The movie perfectly captures the fact that no one ever really has their life completely together – ever. You can put on appearances all day long, but when you pull back a few layers, there lies the truth.
It could be parents who look loving and supportive, but are actually overbearing and smothering. It could be a college graduate who appears as though he’s got it all figured out, when in reality, he’s almost drowning (literally and figuratively) in his backyard swimming pool. It could be a marriage that seems as though it’s perfect, but is actually loveless and causing a spouse to look elsewhere for fulfillment.
I read that the director of The Graduate, Mike Nichols, wanted to drive home the point that Bancroft’s character, Mrs. Robinson, felt she’d bargained her life away for security, and is now angry about her life choices.
Nichol’s said this and it stuck with me:
“That seems to me the great American danger we’re all in, that we’ll bargain away the experience of being alive for the appearance of it.”
Read that again.
Who are you actually living your one & only precious life for? Yourself, or the version you think everyone else wants to see?
This is life for so many:
12 years working hard at school. Make sure you spend your free time doing things that look good on college applications. Does it matter if you hate it? No! Those college applications need to be padded so you can get into a good school! Ok, phew, you made it into that good school. Another 4+ years working even harder. Make sure you spend your free time doing extra-curricular activities! Do you enjoy those activities? No? Well suck it up buttercup! Good companies like to see those extra-curricular activities on a resume. Finally! You’re out of college. Time to get that good job now – especially because you’ve got those student loans to pay off! Oh wait, you don’t like what you’re doing? Well, not many people make good money fresh out of college so you better stick with it! Oh you have no work/life balance? Well you can’t quit now because you pay rent for that beautiful apartment just like all your friends have – and don’t forget those student loans! Fast forward to married life. You’re still in the same line of work even though you hate it – the money is good and it’s scary to jump ship, especially now that you have kids to support. Oh you only see the kids after 5pm (or longer) and on the weekends? This makes you sad? Well you can’t quit now! The kids need those expensive clothes just like their friends – you don’t want them to be the odd ones out, do you? And we each need our fancy cars. We’re not going to be the only ones without the latest model of the hottest car! Public school? Are you kidding meeee??? All our friends send their kids to private school, we must do it too! Better not lose that job you hate … we wouldn’t want anything to stop us from setting our kids up for the same toxic cycle!
Granted, this scenario is a little particular, but do you not see yourself anywhere in it? I’ve figured out a very delicate balance to avoid it myself, and I’m very actively trying to guide my children wayyyy, wayyyy, awayyyy from it.
They have passions already. It’s so important to me that they realize and develop those passions in their own ways and not have me come in and stomp all over and squelch them.
I’m aware that people side-eye my way of parenting sometimes.
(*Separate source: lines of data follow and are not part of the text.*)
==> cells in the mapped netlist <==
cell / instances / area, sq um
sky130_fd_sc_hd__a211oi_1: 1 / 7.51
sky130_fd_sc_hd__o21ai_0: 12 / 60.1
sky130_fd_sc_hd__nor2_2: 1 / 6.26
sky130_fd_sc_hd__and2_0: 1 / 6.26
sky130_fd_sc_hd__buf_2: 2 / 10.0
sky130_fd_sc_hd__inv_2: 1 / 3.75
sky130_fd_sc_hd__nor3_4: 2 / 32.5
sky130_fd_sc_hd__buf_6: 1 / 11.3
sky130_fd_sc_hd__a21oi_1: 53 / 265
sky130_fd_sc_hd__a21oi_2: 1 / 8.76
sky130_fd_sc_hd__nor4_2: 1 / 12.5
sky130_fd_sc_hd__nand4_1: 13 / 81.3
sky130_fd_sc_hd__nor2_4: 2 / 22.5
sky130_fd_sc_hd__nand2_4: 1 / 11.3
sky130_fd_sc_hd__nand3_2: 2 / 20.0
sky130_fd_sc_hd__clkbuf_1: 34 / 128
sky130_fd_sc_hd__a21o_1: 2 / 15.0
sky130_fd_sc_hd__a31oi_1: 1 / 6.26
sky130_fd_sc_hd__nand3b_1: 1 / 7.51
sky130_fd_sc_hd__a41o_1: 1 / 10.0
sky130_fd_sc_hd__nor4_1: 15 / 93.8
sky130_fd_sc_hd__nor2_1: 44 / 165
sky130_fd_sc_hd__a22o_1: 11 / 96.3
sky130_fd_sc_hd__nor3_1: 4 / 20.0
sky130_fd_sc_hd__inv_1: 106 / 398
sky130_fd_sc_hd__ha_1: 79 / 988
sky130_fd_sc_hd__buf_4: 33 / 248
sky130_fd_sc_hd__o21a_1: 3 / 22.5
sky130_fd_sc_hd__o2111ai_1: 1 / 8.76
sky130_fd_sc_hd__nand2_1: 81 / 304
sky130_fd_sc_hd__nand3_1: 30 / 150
$ cat config.mk
export PLATFORM = sky130hd
export DESIGN_NAME = sva_queue
export DESIGN_NICKNAME = d
export VERILOG_FILES = /design/src/hw/rtl/sva_pkg.sv /design/src/hw/rtl/sva_queue.sv
export SDC_FILE = /design/constraint.sdc
export NUM_CORES = 1
export LEC_CHECK = 0
export ABC_AREA = 1
export BUFFER_PORTS_ARGS = -buffer_cell sky130_fd_sc_hd__buf_4
export CORE_MARGIN = 2
export CORE_UTILIZATION = 52
export CTS_BUF_LIST = sky130_fd_sc_hd__clkbuf_16
export DETAILED_ROUTE_END_ITERATION = 10
export GPL_TIMING_DRIVEN = 0
export PLACE_DENSITY = 0.8
export RECOVER_POWER = 25
export SLEW_MARGIN = 25
export SYNTH_ARGS = -nofsm -noshare
export SYNTH_HDL_FRONTEND = slang
export SYNTH_SLANG_ARGS = --single-unit
$ cat constraint.sdc
create_clock -name clk -period 5.4 [get_ports clk]
set_input_delay 0.54 -clock clk [delete_from_list [all_inputs] [get_ports clk]]
set_output_delay 0.54 -clock clk [all_outputs]
set_load 0.02 [all_outputs]
$ cat src/hw/rtl/sva_pkg.sv
package sva_pkg;

  localparam int VOL_W   = 16;
  localparam int DIST_W  = 32;
  localparam int PRES_W  = 32;
  localparam int RANGE_W = 16;
  localparam int QUO_W   = 16;
  localparam int NUM_W   = 48;
  localparam int CFG_W   = 32;
  localparam int CIDX_W  = 3;

  localparam logic [VOL_W-1:0]  VOL_FULL  = 16'h8000;
  localparam logic [DIST_W-1:0] DIST_MIN  = 32'd2;

  localparam logic [CIDX_W-1:0] CFG_SILENCE  = 3'd0;
  localparam logic [CIDX_W-1:0] CFG_FAR      = 3'd1;
  localparam logic [CIDX_W-1:0] CFG_MEDIUM   = 3'd2;
  localparam logic [CIDX_W-1:0] CFG_CLOSE    = 3'd3;
  localparam logic [CIDX_W-1:0] CFG_FULL_P   = 3'd4;
  localparam logic [CIDX_W-1:0] CFG_ATM_THR  = 3'd5;
  localparam logic [CIDX_W-1:0] CFG_CUTOFF   = 3'd6;

  localparam logic [RANGE_W-1:0] RST_FAR     = 16'd2000;
  localparam logic [RANGE_W-1:0] RST_MEDIUM  = 16'd800;
  localparam logic [RANGE_W-1:0] RST_CLOSE   = 16'd320;
  localparam logic [PRES_W-1:0]  RST_FULL_P  = 32'd10375680;
  localparam logic [PRES_W-1:0]  RST_ATM_THR = 32'd102;
  localparam logic [VOL_W-1:0]   RST_CUTOFF  = 16'd1311;

  typedef enum logic [1:0] {
    ACT_NONE    = 2'd0,
    ACT_UPDATE  = 2'd1,
    ACT_STOP    = 2'd2,
    ACT_RELEASE = 2'd3
  } action_t;

  typedef enum logic [2:0] {
    PT_INTERNAL = 3'd0,
    PT_RADIO    = 3'd1,
    PT_FAR      = 3'd2,
    PT_MEDIUM   = 3'd3,
    PT_CLOSE    = 3'd4,
    PT_WIND     = 3'd5,
    PT_GLOBAL   = 3'd6,
    PT_UNKNOWN  = 3'd7
  } ptype_t;

  typedef struct packed {
    logic               silence;
    logic [RANGE_W-1:0] far_dist;
    logic [RANGE_W-1:0] medium_dist;
    logic [RANGE_W-1:0] close_dist;
    logic [PRES_W-1:0]  full_p;
    logic [PRES_W-1:0]  atm_thr;
    logic [VOL_W-1:0]   cutoff;
  } cfg_t;

  typedef struct packed {
    action_t            action;
    logic [VOL_W-1:0]   vol;
    logic               loop_set;
    logic               pause_set;
    logic               do_dist;
    logic               do_press;
    logic               do_cut;
    logic [RANGE_W-1:0] range;
    logic [DIST_W-1:0]  cam_dist;
    logic [PRES_W-1:0]  pres;
  } work_t;

endpackage

$ cat src/hw/rtl/sva_queue.sv
module sva_queue #(
  parameter int DEPTH = 4
) (
  input  logic           clk,
  input  logic           rst_n,
  input  logic           push,
  input  sva_pkg::work_t push_data,
  output logic           full,
  input  logic           pop,
  output sva_pkg::work_t pop_data,
  output logic           empty
);

  localparam int PTR_W = (DEPTH > 1) ? $clog2(DEPTH) : 1;
  localparam int CNT_W = $clog2(DEPTH + 1);

  sva_pkg::work_t     entry_r [DEPTH];
  logic [PTR_W-1:0]   wr_ptr_r;
  logic [PTR_W-1:0]   rd_ptr_r;
  logic [CNT_W-1:0]   count_r;
  logic               do_push;
  logic               do_pop;

  assign full     = (count_r == CNT_W'(DEPTH));
  assign empty    = (count_r == '0);
  assign do_push  = push && !full;
  assign do_pop   = pop && !empty;
  assign pop_data = entry_r[rd_ptr_r];

  always_ff @(posedge clk) begin
    if (do_push) begin
      entry_r[wr_ptr_r] <= push_data;
    end
  end

  always_ff @(posedge clk) begin
    if (!rst_n) begin
      wr_ptr_r <= '0;
      rd_ptr_r <= '0;
      count_r  <= '0;
    end else begin
      if (do_push) begin
        wr_ptr_r <= (wr_ptr_r == PTR_W'(DEPTH - 1)) ? '0 : wr_ptr_r + 1'b1;
      end
      if (do_pop) begin
        rd_ptr_r <= (rd_ptr_r == PTR_W'(DEPTH - 1)) ? '0 : rd_ptr_r + 1'b1;
      end
      if (do_push && !do_pop) begin
        count_r <= count_r + 1'b1;
      end else if (do_pop && !do_push) begin
        count_r <= count_r - 1'b1;
      end
    end
  end

endmodule

Word-level counts from Yosys, hierarchy flattened
Memory sizes are Yosys's and may differ from the RTL's. A register that Yosys moved wholly into a read port is not among the register bits. Index checks and enable logic that the tools add are counted. W data, S select, Z words.

Bits in registers: 7. Bits in writable memories: 412. Bits of input ports: 107. Output and inout port bits: 105. Memories kept: 1.

$add $sub $neg: 4. Eq/ne operators: 3. Muxes and demuxes: 8. Reduce and logical (&&, ||, !) cells: 10.

Memory list: entry_r (depth 4, bits a word 103, read ports 1, clocked after Yosys merged registers in 1, wr ports 1, line sva_queue.sv:17) `sva_pkg::work_t entry_r [DEPTH];`.

Operators by type and width (count): $mux W2 (4); $mux W3 (2); $add A2 B1 Y2 const B (2); $eq A2 B2 Y1 const B (2); $logic_and A1 B1 Y1 (4); $logic_not A1 Y1 (4); $add A3 B1 Y3 const B (1); $eq A3 B3 Y1 const B (1); $logic_not A3 Y1 (1); $sub A3 B1 Y3 const B (1); $mux W1 (2); $reduce_bool A2 Y1 (1).

Logic depth before layout (Yosys ltp)
Depth in word-level cells: 7. Mapped depth: 13. Gate-level depth less buffers: 13.

Worst setup path before layout
No wires, ideal clock.

Path kind: register -> register. Start point: register count_r[1]. End point: memory entry_r[0][0] (netlist name) (enable). Data arrival time: 4975 ps. Setup slack: -141 ps. Stages on the path, launching flop included: 5. Path buffers: 0. Clock period less this slack: 5541 ps. Cell sequence: dfxtp_1 -> nor2_1 -> nand2_1 -> nand2_1 -> nor2_1.

Longest elaborated chain between the ends: 5.

Ends and longest elaborated chain: start: declaration (line sva_queue.sv:20) `logic [CNT_W-1:0] count_r;`; start signal: assignment (line sva_queue.sv:49) `count_r <= count_r + 1'b1;`; start signal: assignment (line sva_queue.sv:51) `count_r <= count_r - 1'b1;`; $eq A3 B3 Y1 (line sva_queue.sv:24) `assign full = (count_r == CNT_W'(DEPTH));`; $logic_not A1 Y1 (line sva_queue.sv:26) `assign do_push = push && !full;`; $logic_and A1 B1 Y1 (line sva_queue.sv:26); $mux W1 (line sva_queue.sv:31) `if (do_push) begin`; $mux W1 (implied by the code) (line sva_queue.sv:32) `entry_r[wr_ptr_r] <= push_data;`; end: declaration (line sva_queue.sv:17).

No other way between the ends.

==> flow_results.xml <==
<?xml version="1.0" encoding="UTF-8"?>
<metrics>
  <group name="setup_path">
    <metric name="path_delay_family" unit="">buffers and inverters</metric>
    <metric name="timing.critical_path.required" unit="ns">4.86</metric>
    <metric name="timing_worst_setup_path_type" unit="">register to primary output</metric>
    <metric name="crit_path_max_incr_delay" unit="ns">0.40</metric>
    <metric name="worstSetupStartpointType" unit="">register</metric>
    <metric name="crit_slowest_cell" unit="">sky130_fd_sc_hd__dfxtp_1</metric>
    <metric name="crit_path_max_fanout" unit="">10</metric>
    <metric name="cp_cell_sequence" unit="">buf_2 -&gt; clkbuf_1 -&gt; o21ai_0 -&gt; o22ai_1 -&gt; buf_4</metric>
    <metric name="crit_arrival" unit="ns">2.37</metric>
    <metric name="worst_setup_path_end_kind" unit="">primary output</metric>
    <metric name="critical_path.n_buffers_inverters" unit="">3</metric>
  </group>
  <group name="sta">
    <metric name="post-route-period-util" unit="%">53.9</metric>
    <metric name="clock_tree_skew_after_final_layout" unit="ns">0.0202</metric>
    <metric name="grt_setup_unrepaired" unit="">no</metric>
    <metric name="report.final.setup_viol" unit="">0</metric>
    <metric name="hold_viol_final" unit="">0</metric>
    <metric name="max-slew-margin-rel" unit="%">52.0</metric>
    <metric name="tns" unit="ns">0</metric>
    <metric name="drv_slew" unit="">0</metric>
    <metric name="period_needed" unit="ns">2.91</metric>
    <metric name="timing.fmax" unit="GHz">0.344</metric>
    <metric name="worst_pin_slew" unit="ns">0.719</metric>
  </group>
  <group name="die">
    <metric name="floorplan.die_area" unit="um^2">31600</metric>
    <metric name="die-height" unit="um">178</metric>
    <metric name="floorplan.initialDensity" unit="%">52.9</metric>
    <metric name="boundaryPins" unit="">212</metric>
    <metric name="num_rows" unit="">63</metric>
    <metric name="die_x" unit="um">178</metric>
    <metric name="core" unit="um^2">29700</metric>
  </group>
  <group name="synthesis">
    <metric name="total_standard_cell_area_after_synthesis" unit="um^2">15700</metric>
    <metric name="number_of_synthesized_register_bits" unit="">421</metric>
    <metric name="synth_area_per_cell" unit="um^2">14.7</metric>
    <metric name="ys_seq_area_share" unit="%">79.9</metric>
    <metric name="synth.net_count" unit="">1182</metric>
    <metric name="synth_warnings" unit="">0</metric>
    <metric name="yosysUniqueCellTypes" unit="">19</metric>
    <metric name="post_synth_inst_count" unit="">1068</metric>
  </group>
  <group name="cells_and_area">
    <metric name="post_layout_net_count" unit="">1458</metric>
    <metric name="flow.area_growth_from_synthesis" unit="%">24.0</metric>
    <metric name="stdcell_area" unit="um^2">19500</metric>
    <metric name="fillCellCount" unit="">2056</metric>
    <metric name="post_route_cells_drive_above_1_share" unit="%">18.5</metric>
  </group>
  <group name="cts">
    <metric name="cts.repair_timing.setup_buffer_count" unit="">0</metric>
    <metric name="tritoncts_clock_tree" unit="">yes</metric>
    <metric name="ctsResizeCount" unit="">0</metric>
    <metric name="clock_latency" unit="ns">0.52</metric>
    <metric name="numCtsBuffers" unit="">43</metric>
    <metric name="cts-root-to-sink-buffers" unit="">3</metric>
    <metric name="worst_setup_hold_path_clk_slew" unit="ns">0.06</metric>
    <metric name="clockRootBuffer" unit="">sky130_fd_sc_hd__clkbuf_16</metric>
    <metric name="postCtsHoldBufs" unit="">0</metric>
    <metric name="cts.sink_count" unit="">421</metric>
    <metric name="htree_num_levels" unit="">2</metric>
  </group>
  <group name="power">
    <metric name="ir_drop" unit="V">0.000353</metric>
    <metric name="pwr_density_cell" unit="nW/um^2">528</metric>
    <metric name="p_total" unit="mW">10.3</metric>
    <metric name="cellLeakagePower" unit="nW">6.77</metric>
  </group>
  <group name="route">
    <metric name="avgRoutedWirePerCell" unit="um">20.9</metric>
    <metric name="drc" unit="">0</metric>
    <metric name="via_per_inst" unit="">5.68</metric>
    <metric name="drt.antenna.violating_nets" unit="">0</metric>
    <metric name="routed_wl" unit="mm">36.9</metric>
    <metric name="dr_total_vias" unit="">10000</metric>
    <metric name="drt_first_iter_violations" unit="">762</metric>
    <metric name="drtPass1Iterations" unit="">5</metric>
  </group>
  <group name="placed_design">
    <metric name="detailedPlacementHpwl" unit="mm">23.7</metric>
    <metric name="placed_cell_area" unit="um^2">18300</metric>
    <metric name="io_buffers" unit="">211</metric>
    <metric name="gpl.final_weighted_congestion" unit="">0.778</metric>
  </group>
  <group name="status">
    <metric name="run_status" unit="">finished clean</metric>
  </group>
  <group name="global_routing">
    <metric name="grt_start_max_net_pins" unit="">23</metric>
    <metric name="wire_length_of_the_first_global_routing_pass" unit="mm">55.5</metric>
    <metric name="grt_pass1_vias" unit="">10100</metric>
    <metric name="groute.usage.overall" unit="%">23.3</metric>
    <metric name="globalRoute.totalOverflow" unit="">0</metric>
    <metric name="antenna_found_initial" unit="">3</metric>
  </group>
  <group name="min_path">
    <metric name="hold_path_class" unit="">primary input to register</metric>
  </group>
  <group name="job">
    <metric name="timing.max_cap.violations" unit="">0</metric>
  </group>
</metrics>
-- final timing paths --
| path | depth (start not counted) | to | from | slack [ns] |
|---|---|---|---|---|
| setup reg to reg | 7 | entry_r[2][40]$_DFFE_PP_ | count_r[1]$_SDFFE_PN0P_ | 2.89 |
| setup / recovery | 5 | pop_data[25] | register | 2.49 |
| hold reg to reg | 4 | rd_ptr_r[1]$_SDFFE_PN0P_ | rd_ptr_r[1]$_SDFFE_PN0P_ | 0.55 |
| hold / removal | 1 | entry_r[2][97]$_DFFE_PP_ | push_data[97] | 0.22 |
-- layer usage --
layer  GRT usage [%]  share of wire, %
met5               0             0.035
met4            6.86               2.4
met3            5.76               8.9
met2            39.8                50
met1            29.5                39
-- kinds of logic after synthesis --
logic type,count (synthesis),synth area share [%]
and+or+nand+nor,240,5.79
AOI/OAI and AO/OA,314,10.8
buffers and inverters,86,2.94
DFF,421,79.9
adders and majority gates,7,0.605
-- power breakdown --
| group | internal (mW) | leakage (nW) | switching (mW) | total (mW) |
|---|---|---|---|---|
| sequential | 3.97 | 3.85 | 0.0853 | 4.06 |
| combinational | 1.18 | 2.22 | 2.14 | 3.32 |
| clock | 1.78 | 0.699 | 1.14 | 2.92 |
| total | 6.93 | 6.77 | 3.37 | 10.3 |
-- synthesized netlist by cell type (all sizes together) --
library cell	number	share of area [%]
nor2	221	5.3
o21ai	208	6.6
fa	1	0.13
o22ai	103	4.1
nand4	1	0.040
nand2	15	0.36
buf	27	1.5
nand3	2	0.064
clkbuf	40	0.96
nand3b	1	0.048
a21oi	3	0.095
ha	6	0.48
edfxtp	412	79
inv	19	0.49
dfxtp	9	1.1
-- registers in the layout, summed over array words and instances (netlist names), named ones only --
register  cells
entry_r     412
wr_ptr_r      2
rd_ptr_r      2
count_r       3
-- stage by stage --
| step | cells | setup WS [ns] | util [%] | hold WS, ns |
|---|---|---|---|---|
| 2_1_floorplan | 1068 | -0.141 | - | 0.480 |
| 3_3_place_gp | 1669 | -3.51 | 59.9 | 0.496 |
| 3_5_place_dp | 1689 | 2.89 | 61.7 | 0.519 |
| 4_1_cts | 1763 | 2.48 | 66.4 | 0.193 |
| 5_1_grt | 1764 | 2.30 | 65.6 | 0.211 |
| 6_report | 1766 | 2.49 | 65.6 | 0.221 |
-- cell type report --
cell class                      count  area, um^2  area share, %
Antenna cell                        3        7.51         0.0385
Buffer                             67         385           1.98
Clock buffer                       43        1080           5.52
Clock inverter                     31         322           1.65
Inverter                           19        76.3          0.392
Multi-Input combinational cell    561        2740           14.0
Sequential cell                   421       12600           64.4
Tap cell                          390         488           2.50
Timing Repair Buffer              231        1850           9.49
-- cells in the final DEF, fill, tap and decap left out, types with 6 or more instances in the layout --
| cell | count |
|---|---|
| sky130_fd_sc_hd__buf_16 | 15 |
| sky130_fd_sc_hd__buf_2 | 8 |
| sky130_fd_sc_hd__buf_4 | 150 |
| sky130_fd_sc_hd__buf_6 | 14 |
| sky130_fd_sc_hd__bufinv_16 | 7 |
| sky130_fd_sc_hd__clkbuf_1 | 106 |
| sky130_fd_sc_hd__clkbuf_16 | 43 |
| sky130_fd_sc_hd__clkinv_1 | 11 |
| sky130_fd_sc_hd__dfxtp_1 | 9 |
| sky130_fd_sc_hd__edfxtp_1 | 412 |
| sky130_fd_sc_hd__ha_1 | 6 |
| sky130_fd_sc_hd__inv_1 | 24 |
| sky130_fd_sc_hd__nand2_1 | 15 |
| sky130_fd_sc_hd__nor2_1 | 217 |
| sky130_fd_sc_hd__o21ai_0 | 202 |
| sky130_fd_sc_hd__o21ai_1 | 6 |
| sky130_fd_sc_hd__o22ai_1 | 103 |
No activity file was read; power rests on OpenSTA's default activity.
I’m sure I’ve been poo-pooed after stating that – considering the circumstances – I don’t necessarily care if my kids go to college.
But the thing is, I know my children well, and I trust them. They’ve proven to me time and again that they know what they have to do. Of course I guide them, but I’ve honed my instincts to know when I need to push a little harder and when I need to lay off.
I also trust my gut and *knocking on wood* have made pretty good life decisions so far … if I do say so myself.
So check back with me in about 8-12 years. If your children are living their best lives on their own terms and making a decent living, and mine are wielding a giant cross in a church as a barrier between angry wedding guests so they can jump on a bus and run away with another man’s fiancé – you can then say, “I told you so”, and I will say that you were right.